Latex usually decides to move the figures to the end of the document
because it can not fulfil the format constraints you gave. Unfortunately
the constraints Latex use are quite complex and sometimes result in
unexpected placement. 

It is difficult to tell what exactly went wrong in your case, but I
expect that the fourth figure could not be placed exactly where it
was in the document (so the 'h' specifier is not used) and could not be
put on a seperate page either, for instance since it is too small.
A float page must be filled for more that \floatpagefraction with 
floats. This default to 0.5, so if your float is smaller than half a 
page, it will float all to the end of the document.

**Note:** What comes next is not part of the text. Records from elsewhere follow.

==> src/hdl/paged_mmu_nru_replace_core.sv <==
// ============================================================================
// paged_mmu_nru_replace_core
// Per-process virtual-to-physical translation with a frame-indexed table.
// One shared scan over the frames finds a hit, the lowest free frame and
// the NRU victim (lowest {ref, mod, process, page} key); ticks and
// releases walk the same frame table one entry per cycle.
// ============================================================================
// Items are taken one at a time: the input stalls until the current item has
//   been handed to the output register. The frame scan visits one frame per cycle.
// A finished result waits in the output register while the next item is taken.
// Reset (synchronous, active low): all frames free, fault counters zero,
//   age limit 5, both channels empty.
module paged_mmu_nru_replace_core #(
    parameter int PROCESSES         = pmmu_pkg::PROCESSES_DEF,
    parameter int PAGES_PER_PROCESS = pmmu_pkg::PAGES_PER_PROCESS_DEF,
    parameter int FRAMES            = pmmu_pkg::FRAMES_DEF,
    parameter int PAGE_BYTES        = pmmu_pkg::PAGE_BYTES_DEF
) (
    input  logic        i_clk,
    input  logic        i_rst_n,
    // configuration
    input  logic        i_cfg_wr_en,
    input  logic [2:0]  i_cfg_wr_data,
    // request channel
    input  logic        i_in_valid,
    output logic        o_in_stall,
    input  logic [1:0]  i_kind,
    input  logic [1:0]  i_process_id,
    input  logic [15:0] i_virt_addr,
    input  logic        i_is_write,
    // result channel
    output logic        o_out_valid,
    input  logic        i_out_stall,
    output logic [2:0]  o_status,
    output logic [7:0]  o_phys_addr,
    output logic        o_evicted,
    output logic [1:0]  o_evict_process,
    output logic [3:0]  o_evict_page,
    output logic [15:0] o_fault_total
);

    localparam int PID_W = (PROCESSES > 1) ? $clog2(PROCESSES) : 1;
    localparam int PG_W  = $clog2(PAGES_PER_PROCESS);
    localparam int FW    = $clog2(FRAMES);
    localparam int OFF_W = $clog2(PAGE_BYTES);
    localparam int KEY_W = 2 + PID_W + PG_W;

    // Sequencer states
    typedef enum logic [5:0] {
        S_IDLE = 6'b000001,
        S_SCAN = 6'b000010,
        S_UPD  = 6'b000100,
        S_TICK = 6'b001000,
        S_REL  = 6'b010000,
        S_DONE = 6'b100000
    } t_state;

    t_state r_state, n_state;

    // Frame table: one entry per physical frame
    logic [FRAMES-1:0] r_fr_valid;
    logic              r_fr_ref  [FRAMES];
    logic              r_fr_mod  [FRAMES];
    logic [2:0]        r_fr_age  [FRAMES];
    logic [PID_W-1:0]  r_fr_pid  [FRAMES];
    logic [PG_W-1:0]   r_fr_page [FRAMES];

    logic [15:0]       r_fault [PROCESSES];
    logic [2:0]        r_age_limit;

    // Request context
    logic [PID_W-1:0]  r_pid,  n_pid;
    logic [PG_W-1:0]   r_page, n_page;
    logic [OFF_W-1:0]  r_off,  n_off;
    logic              r_wr,   n_wr;

    // Scan bookkeeping
    logic [FW-1:0]     r_idx, n_idx;
    logic              r_hit, n_hit;
    logic [FW-1:0]     r_hit_idx, n_hit_idx;
    logic              r_free_found, n_free_found;
    logic [FW-1:0]     r_free_idx, n_free_idx;
    logic              r_best_found, n_best_found;
    logic [KEY_W-1:0]  r_best_key, n_best_key;
    logic [FW-1:0]     r_best_idx, n_best_idx;

    // Staged result
    pmmu_pkg::t_status r_res_status, n_res_status;
    logic [7:0]        r_res_phys,   n_res_phys;
    logic              r_res_ev,     n_res_ev;
    logic [1:0]        r_res_evp,    n_res_evp;
    logic [3:0]        r_res_evg,    n_res_evg;
    logic [15:0]       r_res_ftot,   n_res_ftot;

    // Output register
    logic              r_out_valid;
    pmmu_pkg::t_status r_out_status;
    logic [7:0]        r_out_phys;
    logic              r_out_ev;
    logic [1:0]        r_out_evp;
    logic [3:0]        r_out_evg;
    logic [15:0]       r_out_ftot;

    // Frame table write port
    logic              w_fr_we;
    logic [FW-1:0]     w_fr_widx;
    logic              w_fr_wvalid, w_fr_wref, w_fr_wmod;
    logic [2:0]        w_fr_wage;
    logic [PID_W-1:0]  w_fr_wpid;
    logic [PG_W-1:0]   w_fr_wpage;

    // Fault counter write port
    logic              w_fc_we;
    logic [PID_W-1:0]  w_fc_widx;
    logic [15:0]       w_fc_wdata;

    logic              w_out_load;

    // Current scan entry
    logic              e_valid, e_ref, e_mod;
    logic [2:0]        e_age;
    logic [PID_W-1:0]  e_pid;
    logic [PG_W-1:0]   e_page;
    logic [KEY_W-1:0]  w_key;
    logic              w_last;

    // Request decode
    logic [31:0]       w_pid32;
    logic [PID_W-1:0]  w_pid_idx;
    logic              w_pid_ok;
    logic [15:0]       w_page_full;
    logic              w_range_err;

    // Update helpers
    logic [FW-1:0]     w_sel_frame;
    logic [31:0]       w_phys32;
    logic [31:0]       w_evp32;
    logic [31:0]       w_evg32;
    logic [2:0]        w_lim;
    logic [2:0]        w_age_inc;

    assign e_valid = r_fr_valid[r_idx];
    assign e_ref   = r_fr_ref[r_idx];
    assign e_mod   = r_fr_mod[r_idx];
    assign e_age   = r_fr_age[r_idx];
    assign e_pid   = r_fr_pid[r_idx];
    assign e_page  = r_fr_page[r_idx];
    assign w_key   = {e_ref, e_mod, e_pid, e_page};
    assign w_last  = (r_idx == FW'(FRAMES - 1));

    // Page size is a power of two: page and offset are a bit split
    assign w_pid32     = 32'(i_process_id);
    assign w_pid_idx   = w_pid32[PID_W-1:0];
    assign w_pid_ok    = (w_pid32 < 32'(PROCESSES));
    assign w_page_full = i_virt_addr >> OFF_W;
    assign w_range_err = (i_virt_addr > pmmu_pkg::MAX_VADDR)
                      || (32'(w_page_full) >= 32'(PAGES_PER_PROCESS))
                      || !w_pid_ok;

    // Frame chosen by the update step: hit, lowest free, else NRU victim
    assign w_sel_frame = r_hit ? r_hit_idx : (r_free_found ? r_free_idx : r_best_idx);
    assign w_phys32    = (32'(w_sel_frame) << OFF_W) | 32'(r_off);
    assign w_evp32     = 32'(r_best_key[PG_W +: PID_W]);
    assign w_evg32     = 32'(r_best_key[PG_W-1:0]);

    // Aging
    assign w_lim     = (r_age_limit == 3'd0) ? 3'd1 : r_age_limit;
    assign w_age_inc = (e_age < pmmu_pkg::AGE_MAX) ? e_age + 3'd1 : e_age;

    assign o_in_stall = (r_state != S_IDLE);

    // Sequencer and datapath control
    always_comb begin
        n_state      = r_state;
        n_pid        = r_pid;
        n_page       = r_page;
        n_off        = r_off;
        n_wr         = r_wr;
        n_idx        = r_idx;
        n_hit        = r_hit;
        n_hit_idx    = r_hit_idx;
        n_free_found = r_free_found;
        n_free_idx   = r_free_idx;
        n_best_found = r_best_found;
        n_best_key   = r_best_key;
        n_best_idx   = r_best_idx;
        n_res_status = r_res_status;
        n_res_phys   = r_res_phys;
        n_res_ev     = r_res_ev;
        n_res_evp    = r_res_evp;
        n_res_evg    = r_res_evg;
        n_res_ftot   = r_res_ftot;

        w_fr_we      = 1'b0;
        w_fr_widx    = r_idx;
        w_fr_wvalid  = e_valid;
        w_fr_wref    = e_ref;
        w_fr_wmod    = e_mod;
        w_fr_wage    = e_age;
        w_fr_wpid    = e_pid;
        w_fr_wpage   = e_page;

        w_fc_we      = 1'b0;
        w_fc_widx    = r_pid;
        w_fc_wdata   = r_fault[r_pid];

        w_out_load   = 1'b0;

        case (r_state)
            S_IDLE: begin
                if (i_in_valid) begin
                    n_pid        = w_pid_idx;
                    n_page       = w_page_full[PG_W-1:0];
                    n_off        = i_virt_addr[OFF_W-1:0];
                    n_wr         = i_is_write;
                    n_idx        = '0;
                    n_hit        = 1'b0;
                    n_free_found = 1'b0;
                    n_best_found = 1'b0;
                    n_res_status = pmmu_pkg::ST_DONE;
                    n_res_phys   = '0;
                    n_res_ev     = 1'b0;
                    n_res_evp    = '0;
                    n_res_evg    = '0;
                    n_res_ftot   = '0;
                    case (pmmu_pkg::t_kind'(i_kind))
                        pmmu_pkg::KIND_ACCESS: begin
                            if (w_range_err) begin
                                n_res_status = pmmu_pkg::ST_RANGE_ERR;
                                n_state      = S_DONE;
                            end else begin
                                n_state = S_SCAN;
                            end
                        end
                        pmmu_pkg::KIND_TICK: begin
                            n_state = S_TICK;
                        end
                        pmmu_pkg::KIND_RELEASE: begin
                            if (w_pid_ok) begin
                                // report and clear the fault count, then free pages
                                n_res_ftot = r_fault[w_pid_idx];
                                w_fc_we    = 1'b1;
                                w_fc_widx  = w_pid_idx;
                                w_fc_wdata = '0;
                                n_state    = S_REL;
                            end else begin
                                n_state = S_DONE;
                            end
                        end
                        default: begin
                            n_state = S_DONE;
                        end
                    endcase
                end
            end

            // One frame per cycle: hit match, first free, minimum NRU key
            S_SCAN: begin
                if (e_valid && e_pid == r_pid && e_page == r_page) begin
                    n_hit     = 1'b1;
                    n_hit_idx = r_idx;
                end
                if (!e_valid && !r_free_found) begin
                    n_free_found = 1'b1;
                    n_free_idx   = r_idx;
                end
                if (e_valid && (!r_best_found || w_key < r_best_key)) begin
                    n_best_found = 1'b1;
                    n_best_key   = w_key;
                    n_best_idx   = r_idx;
                end
                if (w_last) begin
                    n_state = S_UPD;
                end else begin
                    n_idx = r_idx + FW'(1);
                end
            end

            // Install or refresh the page in the chosen frame
            S_UPD: begin
                w_fr_we     = 1'b1;
                w_fr_widx   = w_sel_frame;
                w_fr_wvalid = 1'b1;
                w_fr_wref   = 1'b1;
                w_fr_wmod   = r_wr;
                w_fr_wage   = '0;
                w_fr_wpid   = r_pid;
                w_fr_wpage  = r_page;
                n_res_phys  = w_phys32[7:0];
                if (r_hit) begin
                    n_res_status = pmmu_pkg::ST_HIT;
                end else begin
                    if (r_free_found) begin
                        n_res_status = pmmu_pkg::ST_MISS_FREE;
                    end else begin
                        n_res_status = pmmu_pkg::ST_MISS_EVICT;
                        n_res_ev     = 1'b1;
                        n_res_evp    = w_evp32[1:0];
                        n_res_evg    = w_evg32[3:0];
                    end
                    // saturating fault count
                    if (r_fault[r_pid] != pmmu_pkg::FAULT_MAX) begin
                        w_fc_we    = 1'b1;
                        w_fc_wdata = r_fault[r_pid] + 16'd1;
                    end
                end
                n_state = S_DONE;
            end

            // Age referenced resident pages, drop the mark at the limit
            S_TICK: begin
                if (e_valid && e_ref) begin
                    w_fr_we = 1'b1;
                    if (w_age_inc >= w_lim) begin
                        w_fr_wref = 1'b0;
                        w_fr_wage = '0;
                    end else begin
                        w_fr_wage = w_age_inc;
                    end
                end
                if (w_last) begin
                    n_state = S_DONE;
                end else begin
                    n_idx = r_idx + FW'(1);
                end
            end

            // Free every frame owned by the released process
            S_REL: begin
                if (e_valid && e_pid == r_pid) begin
                    w_fr_we     = 1'b1;
                    w_fr_wvalid = 1'b0;
                end
                if (w_last) begin
                    n_state = S_DONE;
                end else begin
                    n_idx = r_idx + FW'(1);
                end
            end

            // Hand the result over once the output register is free
            S_DONE: begin
                if (!r_out_valid || !i_out_stall) begin
                    w_out_load = 1'b1;
                    n_state    = S_IDLE;
                end
            end

            default: begin
                n_state = S_IDLE;
            end
        endcase
    end

    // Control registers
    always_ff @(posedge i_clk) begin
        if (!i_rst_n) begin
            r_state     <= S_IDLE;
            r_age_limit <= pmmu_pkg::AGE_LIMIT_RST;
            r_fr_valid  <= '0;
            r_out_valid <= 1'b0;
            for (int p = 0; p < PROCESSES; p++) begin
                r_fault[p] <= '0;
            end
        end else begin
            r_state <= n_state;
            if (i_cfg_wr_en) begin
                r_age_limit <= i_cfg_wr_data;
            end
            if (w_fr_we) begin
                r_fr_valid[w_fr_widx] <= w_fr_wvalid;
            end
            if (w_fc_we) begin
                r_fault[w_fc_widx] <= w_fc_wdata;
            end
            if (w_out_load) begin
                r_out_valid <= 1'b1;
            end else if (!i_out_stall) begin
                r_out_valid <= 1'b0;
            end
        end
    end

    // Frame table payload
    always_ff @(posedge i_clk) begin
        if (w_fr_we) begin
            r_fr_ref[w_fr_widx]  <= w_fr_wref;
            r_fr_mod[w_fr_widx]  <= w_fr_wmod;
            r_fr_age[w_fr_widx]  <= w_fr_wage;
            r_fr_pid[w_fr_widx]  <= w_fr_wpid;
            r_fr_page[w_fr_widx] <= w_fr_wpage;
        end
    end

    // Context, scan and result payload
    always_ff @(posedge i_clk) begin
        r_pid        <= n_pid;
        r_page       <= n_page;
        r_off        <= n_off;
        r_wr         <= n_wr;
        r_idx        <= n_idx;
        r_hit        <= n_hit;
        r_hit_idx    <= n_hit_idx;
        r_free_found <= n_free_found;
        r_free_idx   <= n_free_idx;
        r_best_found <= n_best_found;
        r_best_key   <= n_best_key;
        r_best_idx   <= n_best_idx;
        r_res_status <= n_res_status;
        r_res_phys   <= n_res_phys;
        r_res_ev     <= n_res_ev;
        r_res_evp    <= n_res_evp;
        r_res_evg    <= n_res_evg;
        r_res_ftot   <= n_res_ftot;
        if (w_out_load) begin
            r_out_status <= r_res_status;
            r_out_phys   <= r_res_phys;
            r_out_ev     <= r_res_ev;
            r_out_evp    <= r_res_evp;
            r_out_evg    <= r_res_evg;
            r_out_ftot   <= r_res_ftot;
        end
    end

    assign o_out_valid     = r_out_valid;
    assign o_status        = r_out_status;
    assign o_phys_addr     = r_out_phys;
    assign o_evicted       = r_out_ev;
    assign o_evict_process = r_out_evp;
    assign o_evict_page    = r_out_evg;
    assign o_fault_total   = r_out_ftot;

    // Eviction only when no frame was free
    a_evict_full: assert property (@(posedge i_clk) disable iff (!i_rst_n)
        (r_state == S_UPD && !r_hit && !r_free_found) |-> (&r_fr_valid))
        else $error("eviction chosen while a frame was free");

    // Resident frames only go away on a release
    a_no_frame_loss: assert property (@(posedge i_clk) disable iff (!i_rst_n)
        (r_state != S_REL) |=> ($countones(r_fr_valid) >= $past($countones(r_fr_valid))))
        else $error("frame freed outside a release");

    // Evicted flag goes with the eviction status
    a_evict_status: assert property (@(posedge i_clk) disable iff (!i_rst_n)
        o_out_valid |-> (o_evicted == (o_status == pmmu_pkg::ST_MISS_EVICT)))
        else $error("evicted flag disagrees with status");

    // A found hit always drives a hit status
    a_hit_status: assert property (@(posedge i_clk) disable iff (!i_rst_n)
        (r_state == S_UPD && r_hit) |=> (r_res_status == pmmu_pkg::ST_HIT))
        else $error("hit not reported as hit");

endmodule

Now if some float goes to the end of the document, all floats after it
will also float to the end. If there are too many, some buffer in Latex
will overflow and the 'too many floats' error will appear, which you
refered to in a later post.

More on float placement can be read in the documentation of the
fancyheadings package (which is renamed to fancyhdr, I believe).

Now, how to repair the mess? Leave the float placement option empty,
it which case it defaults to 'thp', I believe. This will in general
result in fine float placement. In general, the more options Latex has
to place the floats, the less often it has to resort to the ugly 
solution of putting all floats at the end.

The alternative is to customize the float placement parameters, eg. by 
placing '\renewcommand\floatpagefraction{0.3}' in the preamble.